Dato che sto attualmente sperimentando con l'API tf.estimator, vorrei aggiungere anche i miei risultati. Non so ancora se l'utilizzo dei parametri dei passaggi e delle epoche è coerente in tutto TensorFlow e quindi per ora mi sto riferendo solo a tf.estimator (in particolare tf.estimator.LinearRegressor).
Fasi formative definite da num_epochs
: steps
non esplicitamente definite
estimator = tf.estimator.LinearRegressor(feature_columns=ft_cols)
train_input = tf.estimator.inputs.numpy_input_fn({'x':x_train},y_train,batch_size=4,num_epochs=1,shuffle=True)
estimator.train(input_fn=train_input)
Commento: ho impostato num_epochs=1
l'input di addestramento e la voce del documento per numpy_input_fn
mi dice "num_epochs: Integer, numero di epoche su cui eseguire l'iterazione sui dati. If None
verrà eseguito per sempre." . Con num_epochs=1
nell'esempio di cui sopra la formazione corre esattamente x_train.size / batch_size volte / passi (nel mio caso questo è stato 175000 passi come x_train
aveva una dimensione di 700.000 e batch_size
era 4).
Fasi di addestramento definite da num_epochs
: steps
definite esplicitamente superiori al numero di fasi definite implicitamente danum_epochs=1
estimator = tf.estimator.LinearRegressor(feature_columns=ft_cols)
train_input = tf.estimator.inputs.numpy_input_fn({'x':x_train},y_train,batch_size=4,num_epochs=1,shuffle=True)
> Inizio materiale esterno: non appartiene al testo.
**config.mk**
```make
export PLATFORM = sky130hd
export DESIGN_NAME = ad9866_spi_responder
export DESIGN_NICKNAME = d
export VERILOG_FILES = /design/src/rtl/ad9866_spi_responder.sv
export SDC_FILE = /design/constraint.sdc
export NUM_CORES = 1
export LEC_CHECK = 0
export ABC_AREA = 1
export ABC_CLOCK_PERIOD_IN_PS = 1700
export CAP_MARGIN = 20
export CORE_MARGIN = 2
export CORE_UTILIZATION = 43
export CTS_CLUSTER_SIZE = 24
export DETAILED_ROUTE_END_ITERATION = 8
export GPL_TIMING_DRIVEN = 0
export MAX_ROUTING_LAYER = met4
export PLACE_DENSITY = 0.57
export RECOVER_POWER = 50
export SLEW_MARGIN = 25
export SYNTH_ARGS = -nofsm -noshare
export SYNTH_HDL_FRONTEND = slang
export SYNTH_SLANG_ARGS = --single-unit
```
**constraint.sdc**
```tcl
create_clock -name clk -period 1.7 [get_ports clk]
set_input_delay 0.17 -clock clk [delete_from_list [all_inputs] [get_ports clk]]
set_output_delay 0.17 -clock clk [all_outputs]
set_load 0.02 [all_outputs]
```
estimator.train(input_fn=train_input, steps=200000)
Commento: num_epochs=1
nel mio caso significherebbe 175000 passaggi ( x_train.size / batch_size con x_train.size = 700.000 e batch_size = 4 ) e questo è esattamente il numero di passaggi estimator.train
anche se il parametro steps è stato impostato su 200.000 estimator.train(input_fn=train_input, steps=200000)
.
Fasi di formazione definite da steps
estimator = tf.estimator.LinearRegressor(feature_columns=ft_cols)
train_input = tf.estimator.inputs.numpy_input_fn({'x':x_train},y_train,batch_size=4,num_epochs=1,shuffle=True)
estimator.train(input_fn=train_input, steps=1000)
Commento: anche se ho impostato num_epochs=1
quando si chiama, numpy_input_fn
l'allenamento si interrompe dopo 1000 passaggi. Questo perché steps=1000
in estimator.train(input_fn=train_input, steps=1000)
sovrascrive il file num_epochs=1
in tf.estimator.inputs.numpy_input_fn({'x':x_train},y_train,batch_size=4,num_epochs=1,shuffle=True)
.
Conclusione : qualunque siano i parametri num_epochs
per tf.estimator.inputs.numpy_input_fn
e steps
per estimator.train
definire, il limite inferiore determina il numero di passaggi che verranno eseguiti.